<file path="config.mk">
export PLATFORM = sky130hd
export DESIGN_NAME = stopwatch_lap_timer
export DESIGN_NICKNAME = d
export VERILOG_FILES = /design/src/rtl/stopwatch_lap_timer.sv
export SDC_FILE = /design/constraint.sdc
export NUM_CORES = 1
export LEC_CHECK = 0
export ABC_AREA = 1
export ABC_CLOCK_PERIOD_IN_PS = 2100
export CORE_ASPECT_RATIO = 1.75
export CORE_MARGIN = 5
export CORE_UTILIZATION = 38
export CTS_CLUSTER_SIZE = 14
export DETAILED_ROUTE_END_ITERATION = 10
export HOLD_SLACK_MARGIN = 0.05
export PLACE_DENSITY = 0.69
export SETUP_SLACK_MARGIN = 0.5
export SLEW_MARGIN = 25
export SYNTH_ARGS = -nofsm -noshare
export SYNTH_HDL_FRONTEND = slang
export SYNTH_SLANG_ARGS = --single-unit
export TNS_END_PERCENT = 50
</file>
<file path="constraint.sdc">
create_clock -name clk -period 2.1 [get_ports clk]
set_input_delay 0.63 -clock clk [delete_from_list [all_inputs] [get_ports clk]]
set_output_delay 0.63 -clock clk [all_outputs]
set_load 0.01 [all_outputs]
</file>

= = = = =

Check each line of the material for the word "path", then say how many have it. Give the number only.

2